WORK INSTRUCTION ->
The entries follow. Copy every line in which "packed" appears.

GIVEN RECORDS ->
`config.mk`:
```
export PLATFORM = sky130hd
export DESIGN_NAME = vga_timing_gen_flat
export DESIGN_NICKNAME = d
export VERILOG_FILES = /design/src/rtl/vga_timing_gen_pkg.sv /design/src/rtl/vga_timing_gen_if.sv /design/src/rtl/vga_timing_gen_sync_delay_line.sv /design/src/rtl/vga_timing_gen.sv /design/src/flat_wrapper.sv
export SDC_FILE = /design/constraint.sdc
export NUM_CORES = 1
export LEC_CHECK = 0
export CAP_MARGIN = 20
export CORE_AREA = 3 3 63 65
export DETAILED_ROUTE_END_ITERATION = 16
export DIE_AREA = 0 0 66 68
export PLACE_DENSITY = 0.82
export SLEW_MARGIN = 20
export SYNTH_ARGS = -nofsm -noshare
export SYNTH_HDL_FRONTEND = slang
export SYNTH_SLANG_ARGS = --single-unit
```
`constraint.sdc`:
```
create_clock -name clk -period 5.9 [get_ports clk]
set_input_delay 1.18 -clock clk [delete_from_list [all_inputs] [get_ports clk]]
set_output_delay 1.18 -clock clk [all_outputs]
set_load 0.1 [all_outputs]
```
`src/rtl/vga_timing_gen_pkg.sv`:
```
// ---------------------------------------------------------------------------
// vga_timing_pkg
// Shared constants for the 800x600@72 raster generator: visible area,
// porches, sync widths, totals, default sync polarity, the colour-bar
// palette used by the optional test pattern (VGA_TEST_PATTERN_EN), and
// small helpers for bar selection.
// ---------------------------------------------------------------------------
package vga_timing_pkg;

  localparam int unsigned CNT_W         = 12;

  localparam int unsigned DISP_COLS_DEF = 800;
  localparam int unsigned H_FP_DEF      = 56;
  localparam int unsigned H_SYNC_DEF    = 120;
  localparam int unsigned H_BP_DEF      = 64;
  localparam int unsigned H_TOTAL_DEF   = DISP_COLS_DEF + H_FP_DEF + H_SYNC_DEF + H_BP_DEF;

  localparam int unsigned DISP_ROWS_DEF = 600;
  localparam int unsigned V_FP_DEF      = 37;
  localparam int unsigned V_SYNC_DEF    = 6;
  localparam int unsigned V_BP_DEF      = 23;
  localparam int unsigned V_TOTAL_DEF   = DISP_ROWS_DEF + V_FP_DEF + V_SYNC_DEF + V_BP_DEF;

  localparam logic        SYNC_POL_DEF  = 1'b1;

  localparam int unsigned NUM_BARS      = 8;

  // Raw per-pixel timing flags; vis is the MSB of the packed form.
  typedef struct packed {
    logic vis;
    logic hs;
    logic vs;
  } sync_bits_t;

  // Colour-bar palette, left to right.
  function automatic logic [7:0] bar_color(input logic [2:0] idx);
    logic [7:0] c;
    case (idx)
      3'd0:    c = 8'hFF;
      3'd1:    c = 8'hE0;
      3'd2:    c = 8'hFC;
      3'd3:    c = 8'h1C;
      3'd4:    c = 8'h1F;
      3'd5:    c = 8'h03;
      3'd6:    c = 8'hE3;
      default: c = 8'h00;
    endcase
    return c;
  endfunction

  // Bar index of a column using compares against bar boundaries (no divider).
  // Columns past the last boundary saturate at the last bar; they are blanked anyway.
  function automatic logic [2:0] bar_index(input logic [CNT_W-1:0] col,
                                           input int unsigned      bar_w);
    logic [2:0] idx;
    idx = '0;
    for (int unsigned i = 1; i < NUM_BARS; i++) begin
      if (32'(col) >= i * bar_w) idx = i[2:0];
    end
    return idx;
  endfunction

endpackage

```
`src/rtl/vga_timing_gen_if.sv`:
```
// ---------------------------------------------------------------------------
// vga_timing_gen_if
// Bundle between the timing generator and the draw stage / DAC pins.
//   col_counter, row_counter : raster position (to draw stage)
//   rgb_in                   : pixel from draw stage
//   test_pattern             : colour-bar select (used only with VGA_TEST_PATTERN_EN)
//   rgb, hsync, vsync        : to DAC pins
//   video_on, frame_tick     : visible-area flag, once-per-frame pulse
// master = the timing generator, slave = the draw stage / consumer side.
// ---------------------------------------------------------------------------
interface vga_timing_gen_if;
  logic [11:0] col_counter;
  logic [11:0] row_counter;
  logic [7:0]  rgb_in;
  logic        test_pattern;
  logic [7:0]  rgb;
  logic        hsync;
  logic        vsync;
  logic        video_on;
  logic        frame_tick;

  modport master (
    output col_counter, row_counter, rgb, hsync, vsync, video_on, frame_tick,
    input  rgb_in, test_pattern
  );

  modport slave (
    input  col_counter, row_counter, rgb, hsync, vsync, video_on, frame_tick,
    output rgb_in, test_pattern
  );
endinterface

```
`src/rtl/vga_timing_gen_sync_delay_line.sv`:
```
// ---------------------------------------------------------------------------
// sync_delay_line
// DEPTH-stage (0..4) shift register of WIDTH bits with an asynchronous
// active-low reset to a caller-supplied value. DEPTH=0 is a plain wire.
//   clk, rst_n  : clock, async active-low reset
//   rst_val_i   : value loaded into every stage while in reset
//   din_i       : input word
//   dout_o      : input word delayed by DEPTH clocks
// ---------------------------------------------------------------------------
module sync_delay_line #(
  parameter int unsigned DEPTH = 1,
  parameter int unsigned WIDTH = 3
) (
  input  logic             clk,
  input  logic             rst_n,
  input  logic [WIDTH-1:0] rst_val_i,
  input  logic [WIDTH-1:0] din_i,
  output logic [WIDTH-1:0] dout_o
);

  if (DEPTH == 0) begin : g_bypass
    assign dout_o = din_i;
  end else begin : g_pipe
    logic [WIDTH-1:0] stage_q [DEPTH];

    always_ff @(posedge clk or negedge rst_n) begin
      if (!rst_n) begin
        for (int unsigned i = 0; i < DEPTH; i++) stage_q[i] <= rst_val_i;
      end else begin
        stage_q[0] <= din_i;
        for (int unsigned i = 1; i < DEPTH; i++) stage_q[i] <= stage_q[i-1];
      end
    end

    assign dout_o = stage_q[DEPTH-1];
  end

endmodule

```
`src/rtl/vga_timing_gen.sv`:
```
// ---------------------------------------------------------------------------
// vga_timing_gen
// Raster timing for the display: free-running column/row counters, sync and
// blanking decode, a per-frame tick, and the final blanked pixel register.
// Optional feature macro: VGA_TEST_PATTERN_EN (colour bars on test_pattern).
//   clk    : pixel clock
//   rst_n  : asynchronous active-low reset
//   vga    : vga_timing_gen_if.master (counters out, rgb_in in, sync/rgb out)
// Sync/video_on appear PIPE_DELAY+1 clocks after the counter value that
// produced them; rgb is registered one clock after rgb_in.
// ---------------------------------------------------------------------------
module vga_timing_gen
  import vga_timing_pkg::*;
#(
  parameter int unsigned DISP_COLS  = DISP_COLS_DEF,
  parameter int unsigned DISP_ROWS  = DISP_ROWS_DEF,
  parameter int unsigned H_FP       = H_FP_DEF,
  parameter int unsigned H_SYNC     = H_SYNC_DEF,
  parameter int unsigned H_BP       = H_BP_DEF,
  parameter int unsigned V_FP       = V_FP_DEF,
  parameter int unsigned V_SYNC     = V_SYNC_DEF,
  parameter int unsigned V_BP       = V_BP_DEF,
  parameter logic        SYNC_POL   = SYNC_POL_DEF,
  parameter int unsigned PIPE_DELAY = 1
) (
  input  logic             clk,
  input  logic             rst_n,
  vga_timing_gen_if.master vga
);

  localparam int unsigned H_TOTAL = DISP_COLS + H_FP + H_SYNC + H_BP;
  localparam int unsigned V_TOTAL = DISP_ROWS + V_FP + V_SYNC + V_BP;

  localparam logic [CNT_W-1:0] LAST_COL = CNT_W'(H_TOTAL - 1);
  localparam logic [CNT_W-1:0] LAST_ROW = CNT_W'(V_TOTAL - 1);
  localparam logic [CNT_W-1:0] VIS_COLS = CNT_W'(DISP_COLS);
  localparam logic [CNT_W-1:0] VIS_ROWS = CNT_W'(DISP_ROWS);
  localparam logic [CNT_W-1:0] HS_START = CNT_W'(DISP_COLS + H_FP);
  localparam logic [CNT_W-1:0] HS_END   = CNT_W'(DISP_COLS + H_FP + H_SYNC - 1);
  localparam logic [CNT_W-1:0] VS_START = CNT_W'(DISP_ROWS + V_FP);
  localparam logic [CNT_W-1:0] VS_END   = CNT_W'(DISP_ROWS + V_FP + V_SYNC - 1);

  // ---------------- raster counters ----------------
  logic [CNT_W-1:0] col_q, col_d;
  logic [CNT_W-1:0] row_q, row_d;

  always_comb begin
    col_d = col_q + 1'b1;
    row_d = row_q;
    if (col_q == LAST_COL) begin
      col_d = '0;
      row_d = (row_q == LAST_ROW) ? '0 : row_q + 1'b1;
    end
  end

  always_ff @(posedge clk or negedge rst_n) begin
    if (!rst_n) begin
      col_q <= '0;
      row_q <= '0;
    end else begin
      col_q <= col_d;
      row_q <= row_d;
    end
  end

  // ---------------- raw decode ----------------
  sync_bits_t raw;

  always_comb begin
    raw.vis = (col_q < VIS_COLS) && (row_q < VIS_ROWS);
    raw.hs  = ((col_q >= HS_START) && (col_q <= HS_END)) ? SYNC_POL : ~SYNC_POL;
    raw.vs  = ((row_q >= VS_START) && (row_q <= VS_END)) ? SYNC_POL : ~SYNC_POL;
  end

  localparam sync_bits_t SYNC_RST = '{vis: 1'b0, hs: ~SYNC_POL, vs: ~SYNC_POL};

  // ---------------- delay line + pixel source ----------------
  sync_bits_t dly;
  logic [7:0] pix;

`ifdef VGA_TEST_PATTERN_EN
  // The bar index rides the same delay line as the sync flags so the bars
  // line up with the delayed visible area.
  localparam int unsigned DL_W = 6;

  logic [2:0]      bar_raw;
  logic [2:0]      bar_dly;
  logic [DL_W-1:0] dl_out;

  assign bar_raw = bar_index(col_q, DISP_COLS / NUM_BARS);

  sync_delay_line #(
    .DEPTH (PIPE_DELAY),
    .WIDTH (DL_W)
  ) u_sync_delay_line (
    .clk       (clk),
    .rst_n     (rst_n),
    .rst_val_i ({3'b000, SYNC_RST}),
    .din_i     ({bar_raw, raw}),
    .dout_o    (dl_out)
  );

  assign bar_dly = dl_out[5:3];
  assign dly     = dl_out[2:0];
  assign pix     = vga.test_pattern ? bar_color(bar_dly) : vga.rgb_in;
`else
  localparam int unsigned DL_W = 3;

  logic [DL_W-1:0] dl_out;

  sync_delay_line #(
    .DEPTH (PIPE_DELAY),
    .WIDTH (DL_W)
  ) u_sync_delay_line (
    .clk       (clk),
    .rst_n     (rst_n),
    .rst_val_i (SYNC_RST),
    .din_i     (raw),
    .dout_o    (dl_out)
  );

  assign dly = dl_out;
  assign pix = vga.rgb_in;
`endif

  // ---------------- output registers ----------------
  logic [7:0] rgb_q, rgb_d;
  logic       hs_q, vs_q, von_q, tick_q, tick_d;

  always_comb begin
    rgb_d  = dly.vis ? pix : '0;
    // Tick is taken straight from the counters, not through the delay line.
    tick_d = (col_q == '0) && (row_q == VIS_ROWS);
  end

  always_ff @(posedge clk or negedge rst_n) begin
    if (!rst_n) begin
      rgb_q  <= '0;
      hs_q   <= ~SYNC_POL;
      vs_q   <= ~SYNC_POL;
      von_q  <= 1'b0;
      tick_q <= 1'b0;
    end else begin
      rgb_q  <= rgb_d;
      hs_q   <= dly.hs;
      vs_q   <= dly.vs;
      von_q  <= dly.vis;
      tick_q <= tick_d;
    end
  end

  assign vga.col_counter = col_q;
  assign vga.row_counter = row_q;
  assign vga.rgb         = rgb_q;
  assign vga.hsync       = hs_q;
  assign vga.vsync       = vs_q;
  assign vga.video_on    = von_q;
  assign vga.frame_tick  = tick_q;

endmodule

```
`src/flat_wrapper.sv`:
```
// flat-port wrapper written by rule: the top's interface ports become plain ports
module vga_timing_gen_flat import vga_timing_pkg::*;
#(
  parameter int unsigned DISP_COLS  = DISP_COLS_DEF,
  parameter int unsigned DISP_ROWS  = DISP_ROWS_DEF,
  parameter int unsigned H_FP       = H_FP_DEF,
  parameter int unsigned H_SYNC     = H_SYNC_DEF,
  parameter int unsigned H_BP       = H_BP_DEF,
  parameter int unsigned V_FP       = V_FP_DEF,
  parameter int unsigned V_SYNC     = V_SYNC_DEF,
  parameter int unsigned V_BP       = V_BP_DEF,
  parameter logic        SYNC_POL   = SYNC_POL_DEF,
  parameter int unsigned PIPE_DELAY = 1
)
  (clk, rst_n, vga_col_counter, vga_row_counter, vga_rgb, vga_hsync, vga_vsync, vga_video_on, vga_frame_tick, vga_rgb_in, vga_test_pattern);
  vga_timing_gen_if vga_i ();
  input  logic clk;
  input  logic rst_n;
  output wire logic [$bits(vga_i.col_counter)-1:0] vga_col_counter;
  output wire logic [$bits(vga_i.row_counter)-1:0] vga_row_counter;
  output wire logic [$bits(vga_i.rgb)-1:0] vga_rgb;
  output wire logic [$bits(vga_i.hsync)-1:0] vga_hsync;
  output wire logic [$bits(vga_i.vsync)-1:0] vga_vsync;
  output wire logic [$bits(vga_i.video_on)-1:0] vga_video_on;
  output wire logic [$bits(vga_i.frame_tick)-1:0] vga_frame_tick;
  input wire logic [$bits(vga_i.rgb_in)-1:0] vga_rgb_in;
  input wire logic [$bits(vga_i.test_pattern)-1:0] vga_test_pattern;
  assign vga_col_counter = vga_i.col_counter;
  assign vga_row_counter = vga_i.row_counter;
  assign vga_rgb = vga_i.rgb;
  assign vga_hsync = vga_i.hsync;
  assign vga_vsync = vga_i.vsync;
  assign vga_video_on = vga_i.video_on;
  assign vga_frame_tick = vga_i.frame_tick;
  assign vga_i.rgb_in = vga_rgb_in;
  assign vga_i.test_pattern = vga_test_pattern;
  vga_timing_gen #(.DISP_COLS(DISP_COLS), .DISP_ROWS(DISP_ROWS), .H_FP(H_FP), .H_SYNC(H_SYNC), .H_BP(H_BP), .V_FP(V_FP), .V_SYNC(V_SYNC), .V_BP(V_BP), .SYNC_POL(SYNC_POL), .PIPE_DELAY(PIPE_DELAY)) u_core (.clk(clk), .rst_n(rst_n), .vga(vga_i));
endmodule
```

EXERCISE OUTPUT ->
  // Raw per-pixel timing flags; vis is the MSB of the packed form.
  typedef struct packed {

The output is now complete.